Em Fevereiro passado, sobre essa matéria o ministro das Finanças, Manuel Chang disse: “Ainda não equacionamos a criação de um Fundo de Soberania, porque temos necessidades de investimento urgentes”. A dívida do Estado nesta matéria estima-se em cerca de 200 milhões de dólares.
Chang já apresentou o reembolso do IVA como uma das prioridades do Governo que seriam colmatadas pelas mais-valias. “Temos uma dívida acumulada com os contribuintes e pretendemos começar a honrar”, disse o ministro.
Na verdade, a demora nos reembolsos do IVA tem sido um nó de estrangulamento entre investidores nacionais e estrangeiros e o Governo. A Confederação das Associações Económicas tem exigido, de forma frequente e insistente, flexibilidade nessa matéria.
Os atrasos do Governo têm suscitado desconfiança por parte de alguns visados que entendem que deveria ser feita uma investigação para se apurar “onde foi parar o dinheiro dos reembolsos”, supondo que haja uma gestão danosa do mesmo.
IVA desviado para sectores prioritários
Com a retirada daquela rubrica do Orçamento Rectificativo, o valor foi distribuído pelos “sectores prioritários” da seguinte forma: agricultura (179,95 milhões de meticais), saúde (326,23 milhões de meticais), educação (396,25 milhões de meticais), transporte públicos urbanos (405,00 milhões de meticais) e infra-estruturas (1.742,57 mil milhões de meticais).
MCA foi mantido
A revisão do Orçamento do Estado visa dar cobertura às despesas adicionais resultantes da alteração do pacote eleitoral no valor de 1.809, 2 mil milhões de meticais; dívida acumulada relativa ao pagamento dos reembolsos do IVA (rubrica retirada), transferências correntes às Autárquicas; e financiamento das obras do projecto de Millennium Challenge Account (628,6 mil milhões de meticais.
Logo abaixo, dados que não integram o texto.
$ cat src/bus_map_pkg.sv
package bus_map_pkg;

    // RAM window, one 32-bit word per 4-byte step
    localparam logic [31:0] ram_base = 32'h0000_1000;
    localparam int ram_words = 1024;

    // Words preloaded from the hex image
    localparam int ram_init_words = 16;

    // Single-word peripheral registers
    localparam logic [31:0] key_addr = 32'h0000_8000;
    localparam logic [31:0] uart_addr = 32'h0000_8008;
    localparam logic [31:0] sd_addr_reg = 32'h0000_8010;
    localparam logic [31:0] sd_read_reg = 32'h0000_8018;
    localparam logic [31:0] sd_avail_reg = 32'h0000_8020;

    // SD sector buffer, byte addressed
    localparam logic [31:0] sd_buf_base = 32'h0000_9000;
    localparam int sd_buf_bytes = 512;
    localparam int sd_idx_w = $clog2(sd_buf_bytes);

    // Decoded target of a bus access
    typedef enum logic [2:0] {
        region_none,
        region_ram,
        region_key,
        region_uart,
        region_sd_addr,
        region_sd_read,
        region_sd_avail,
        region_sd_buf
    } region_e;

endpackage

$ cat src/sd_sector_buffer.sv
`timescale 1ns/1ns

module sd_sector_buffer (
    input  logic                             CLOCK_50,
    input  logic                             KEY0,
    input  logic                             byte_valid,
    input  logic [7:0]                       byte_in,
    input  logic                             restart,
    input  logic [bus_map_pkg::sd_idx_w-1:0] rd_index,
    output logic [7:0]                       rd_byte,
    output logic                             available
);
    import bus_map_pkg::*;

    logic [7:0]          store [sd_buf_bytes];
    logic [sd_idx_w-1:0] wr_index;
    logic                last_byte;

    assign last_byte = wr_index == sd_idx_w'(sd_buf_bytes - 1);

    // Byte store, read port is asynchronous
    always_ff @(posedge CLOCK_50) begin
        if (byte_valid && !restart) begin
            store[wr_index] <= byte_in;
        end
    end

    assign rd_byte = store[rd_index];

    // A new read start drops any partly filled sector
    always_ff @(posedge CLOCK_50 or negedge KEY0) begin
        if (!KEY0) begin
            wr_index <= '0;
            available <= 1'b0;
        end else if (restart) begin
            wr_index <= '0;
            available <= 1'b0;
        end else if (byte_valid) begin
            // Index wraps to zero after the last byte
            wr_index <= wr_index + 1'b1;
            if (last_byte) begin
                available <= 1'b1;
            end
        end
    end

endmodule

$ cat config.mk
export PLATFORM = sky130hd
export DESIGN_NAME = sd_sector_buffer
export DESIGN_NICKNAME = d
export VERILOG_FILES = /design/src/bus_map_pkg.sv /design/src/sd_sector_buffer.sv
export SDC_FILE = /design/constraint.sdc
export NUM_CORES = 2
export LEC_CHECK = 0
export BUFFER_PORTS_ARGS = -buffer_cell sky130_fd_sc_hd__buf_2
export CORE_ASPECT_RATIO = 1.75
export CORE_MARGIN = 4
export CORE_UTILIZATION = 30
export DETAILED_ROUTE_END_ITERATION = 7
export PLACE_DENSITY = 0.42
export SLEW_MARGIN = 0
export SYNTH_ARGS = -nofsm -noshare
export SYNTH_HDL_FRONTEND = slang
export SYNTH_SLANG_ARGS = --single-unit
$ cat constraint.sdc
create_clock -name CLOCK_50 -period 2.55 [get_ports CLOCK_50]
set_input_delay 0.3825 -clock CLOCK_50 [delete_from_list [all_inputs] [get_ports CLOCK_50]]
set_output_delay 0.3825 -clock CLOCK_50 [all_outputs]
set_load 0.05 [all_outputs]
==> impl_metrics.csv <==
group,metric,value,unit
outcome,status,"complete, but fails checks",
outcome,failed_checks,"negative setup slack",
critical_path,path_max_fanout,19,
global_routing,grt_pass1_vias,91181,
timing,min_period,3860,ps
logic_synthesis,syn_nets,8176,
logic_synthesis,synth-edff-count,4096,
logic_synthesis,avgSynthCellArea,19.7,um^2
logic_synthesis,synth_top_cells_by_area,"sky130_fd_sc_hd__edfxtp_1 (77%), sky130_fd_sc_hd__mux4_2 (9.2%), sky130_fd_sc_hd__mux2i_1 (4.8%), sky130_fd_sc_hd__o221ai_1 (2.0%), sky130_fd_sc_hd__nor2_1 (1.6%)",
logic_synthesis,synth-compound-area-share,4.27,%
logic_synthesis,yosysWarningCount,0,
global_routing,grt_usage,18.6,%
floorplanning,dieWidth,561,um
timing,setup_viol,8,
logic_synthesis,yosys.area_share.adder,0.0389,%
drt,routed_via_density,4.92,
logic_synthesis,post_synthesis_instance_area,0.161,mm^2
min_path,hold_path.startpoint,"restart",
drt,drt-initial-drc-count,6096,
clock_network,clk_transition_reported_paths,70,ps
critical_path,required_time_of_the_critical_path,2170,ps
global_routing,grt_start_max_net_pins,132,
place,dp.final_hpwl,364000,um
critical_path,crit_start,"rd_index[1]",
logic_synthesis,postSynth.asyncResetShare,0.244,%
clock_network,total_clock_buffers_created_by_cts,376,
global_routing,remaining_overflow_grt,0,
power,power_density,716,mW/mm^2
timing,rsz0062_at_grt,"true",
drt,drcViolationCount,0,
logic_synthesis,post_synth_mux_area_share,14.1,%
clock_network,clkLatencyLatePin,950,ps
clock_network,cts.root.buffer_cell,"sky130_fd_sc_hd__clkbuf_16",
logic_synthesis,synth_seq_cells,4106,
logic_synthesis,synth-seq-area-share,76.7,%
logic_synthesis,yosysMostFrequentCell,"sky130_fd_sc_hd__edfxtp_1",
min_path,worstHoldEndpoint,"wr_index[8]$_DFFE_PN0P_",
floorplanning,io_pins,30,
power,power.ir.vdd_worst,0.600,mV
critical_path,crit_start_category,"input port",
logic_synthesis,synth_cells,8150,
global_routing,grt_first_pass_wirelength,726000,um
critical_path,reg2reg_slack,130,ps
floorplanning,rows,355,
logic_synthesis,synth.lib_cells_used.distinct,58,
logic_synthesis,synth_top_family_by_area,"multiplexers",
logic_synthesis,yosys_most_used_dff,"sky130_fd_sc_hd__edfxtp_1",
critical_path,worst_r2r_path_depth,6,
timing,hold_viol,0,
logic_synthesis,xor_xnor_cell_area_share_of_the_yosys_netlist,0.0382,%
clock_network,cts.sinks,4106,
timing,finalMaxSlewViolations,0,
finish,nets,9827,
drt,firstDrtPassIters,6,
logic_synthesis,yosys.area_share.simple,2.81,%
floorplanning,core_area,0.534,mm^2
timing,slew-limit-headroom,37.4,%
clock_network,tritoncts,"yes",
logic_synthesis,yosys.area.top_type_share,76.5,%
power,cellLeakagePower,64.9,nW
finish,synth_to_final_area_change,22.6,%
floorplanning,start_util,30.1,%
global_routing,antenna_found_initial,24,
clock_network,cts-htree-levels,5,
timing,worst_slew_pin_slew,935,ps
place,gp_routability_congestion,0.890,
clock_network,max_buffers_root_to_sink,4,
drt,met2RoutedLength,295000,um
critical_path,r2r-end,"store[238][3]$_DFFE_PP_",
drt,detailroute.wirelength.met3,15500,um
min_path,hold_class,"input port to register",
finish,fillerInstances,49541,
place,place_inst,16550,
critical_path,worstPathArrival,3480,ps
finish,drive_above_1_share,32.1,%
timing,clock.fmax,259,MHz
drt,routed_metal_1_wire_length,190000,um
drt,routed_len_inst,30.4,um
logic_synthesis,yosys.area.top_type,"sky130_fd_sc_hd__edfxtp_1",
finish,final-instance-count-excl-fill,17261,
critical_path,worstSetupPathType,"input port to output port",
critical_path,crit_end_element,"output port",
drt,final_antenna_net_count,0,
drt,dr.max_layer_used,"met5",
timing,clock_skew,30.6,ps
finish,utilization,36.9,%
place,io_buffer_count,29,
drt,routed_via_count,84955,
timing,final_min_period_over_clock_period,151,%
critical_path,worstReg2RegStart,"wr_index[0]$_DFFE_PN0P_",
floorplanning,floorplan.die_area,0.548,mm^2
power,power,141,mW
min_path,worst_hold_path.num_cells,3,
run,drv_cap,0,
logic_synthesis,yosys-top-cells-count,"sky130_fd_sc_hd__edfxtp_1 (4096), sky130_fd_sc_hd__mux2i_1 (770), sky130_fd_sc_hd__nor2_1 (680)",
timing,worst_slack,-1310,ps
timing,fin_worst_hold_slack,431,ps
floorplanning,chipHeight,976,um
drt,finalWirelength,524000,um
layout by cell type, fill, tap and decap left out, types with 53 or more instances in the layout:
cell type | Yosys | routed
sky130_fd_sc_hd__edfxtp_1 | 4096 | 4096
sky130_fd_sc_hd__buf_4 | 43 | 1506
sky130_fd_sc_hd__mux2i_1 | 770 | 753
sky130_fd_sc_hd__nor2_1 | 680 | 665
sky130_fd_sc_hd__mux4_2 | 657 | 657
sky130_fd_sc_hd__clkbuf_16 | 0 | 389
sky130_fd_sc_hd__o221ai_1 | 364 | 307
sky130_fd_sc_hd__buf_12 | 17 | 221
sky130_fd_sc_hd__o22ai_1 | 179 | 162
sky130_fd_sc_hd__a21oi_1 | 176 | 159
sky130_fd_sc_hd__nand2_1 | 153 | 127
sky130_fd_sc_hd__o21ai_0 | 137 | 97
sky130_fd_sc_hd__clkbuf_1 | 256 | 81
sky130_fd_sc_hd__nor3_1 | 99 | 75
sky130_fd_sc_hd__clkinv_1 | 0 | 72
sky130_fd_sc_hd__clkinv_2 | 0 | 62
sky130_fd_sc_hd__o221ai_2 | 3 | 57
sky130_fd_sc_hd__nand3_1 | 59 | 53
power by group:
| group | switching [mW] | internal (mW) | leakage [nW] |
|---|---|---|---|
| logic | 5.62 | 3.52 | 22.0 |
| registers | 0.00747 | 74.2 | 36.9 |
| clock network | 25.5 | 32.2 | 5.97 |
state kept, by name, indices dropped and copies added, names as in the netlist:
signal	flops
available	1
store	4096
wr_index	9
kinds of logic after synthesis:
| group | after synthesis |
|---|---|
| fa+ha+maj | 5 |
| xor+xnor | 7 |
| flops | 4106 |
| buf+inv | 529 |
| compound gates | 979 |
| simple gates | 1083 |
| mux | 1441 |
metrics by stage:
step           TNS [ps]  area, um^2  setup slack [ps]
6_report          -9420      197000             -1310
5_1_grt           -9820      197000             -1370
4_1_cts          -10250      196000             -1370
3_5_place_dp     -14900      183000             -2250
3_3_place_gp     -15240      183000             -2300
2_1_floorplan      -495      161000              -101
repair_timing:
item                                    CTS  global route
endpoints found under the setup margin   14            15
hold buffers                             13             0
resized for setup                       215           110
endpoints found under the hold margin   258             0
setup buffers                             5            11
cloned                                    0             4
pin swaps                                62            52
cell type report:
class,count,area [um^2],share of cell area [%]
Tap cell,7140,8930,4.53
Antenna cell,13,32.5,0.0165
Inverter,7,33.8,0.0171
Multi-Input combinational cell,3515,35900,18.2
Timing Repair Buffer,1795,16700,8.45
Clock buffer,466,9940,5.04
Clock inverter,219,2300,1.17
Sequential cell,4106,123000,62.6
critical path: stages:
cell	delay (ps)
sky130_fd_sc_hd__buf_8	110
sky130_fd_sc_hd__or2_4	360
sky130_fd_sc_hd__buf_12	200
sky130_fd_sc_hd__buf_12	200
sky130_fd_sc_hd__buf_4	160
sky130_fd_sc_hd__buf_4	140
sky130_fd_sc_hd__o221ai_2	230
sky130_fd_sc_hd__buf_4	170
sky130_fd_sc_hd__o32ai_1	100
sky130_fd_sc_hd__a211o_1	300
sky130_fd_sc_hd__nor4_4	340
sky130_fd_sc_hd__buf_4	210
sky130_fd_sc_hd__o2111a_2	320
sky130_fd_sc_hd__buf_12	160
worst max path at each step:
stage | endpoint | depth (start not counted)
2_1_floorplan | rd_byte[6] | 11
3_3_place_gp | rd_byte[1] | 13
3_5_place_dp | rd_byte[1] | 13
4_1_cts | rd_byte[6] | 10
5_1_grt | rd_byte[6] | 9
6_report | rd_byte[6] | 14
metal layers:
layer | vias to the layer above | GRT usage, %
met4 | 10 | 7.09
met5 | - | 0
met3 | 673 | 1.65
li1 | 37053 | -
met2 | 1774 | 36.7
met1 | 45445 | 20.3
(Power assumes the default switching activity.)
Este último aspecto criou também divergências durante o debate do Orçamento. É que apesar de se ter retirado o aspecto relativo ao IVA, as bancadas da oposição continuavam a não concordar com o Orçamento Rectificativo. O Movimento Democrático de Moçambique (MDM) contesta o facto de o Governo não ter tornado público os gastos com a logística criada com a tensão política.
“Achamos que o desvio de fundos que foram alocados ao MCA é da inteira responsabilidade do Governo do dia que não se preocupa em proceder ao acompanhamento da execução das obras a tempo. Portanto, não cabe a esta magna casa aprovar fundos para a cobertura de lacunas orçamentais derivados da falta de responsabilidade do Governo,” disse José Manuel de Sousa.
Por sua vez, a Renamo diz que a inclusão do MCA tira mérito ao projecto. “Solicitar fundos para terminar as obras do Millennium Challenge Account é uma brincadeira. O financiador deu na totalidade os fundos para o projecto e o Executivo moçambicano, como nos habituou, usou esse dinheiro para fins duvidosos,” referiu António Timba.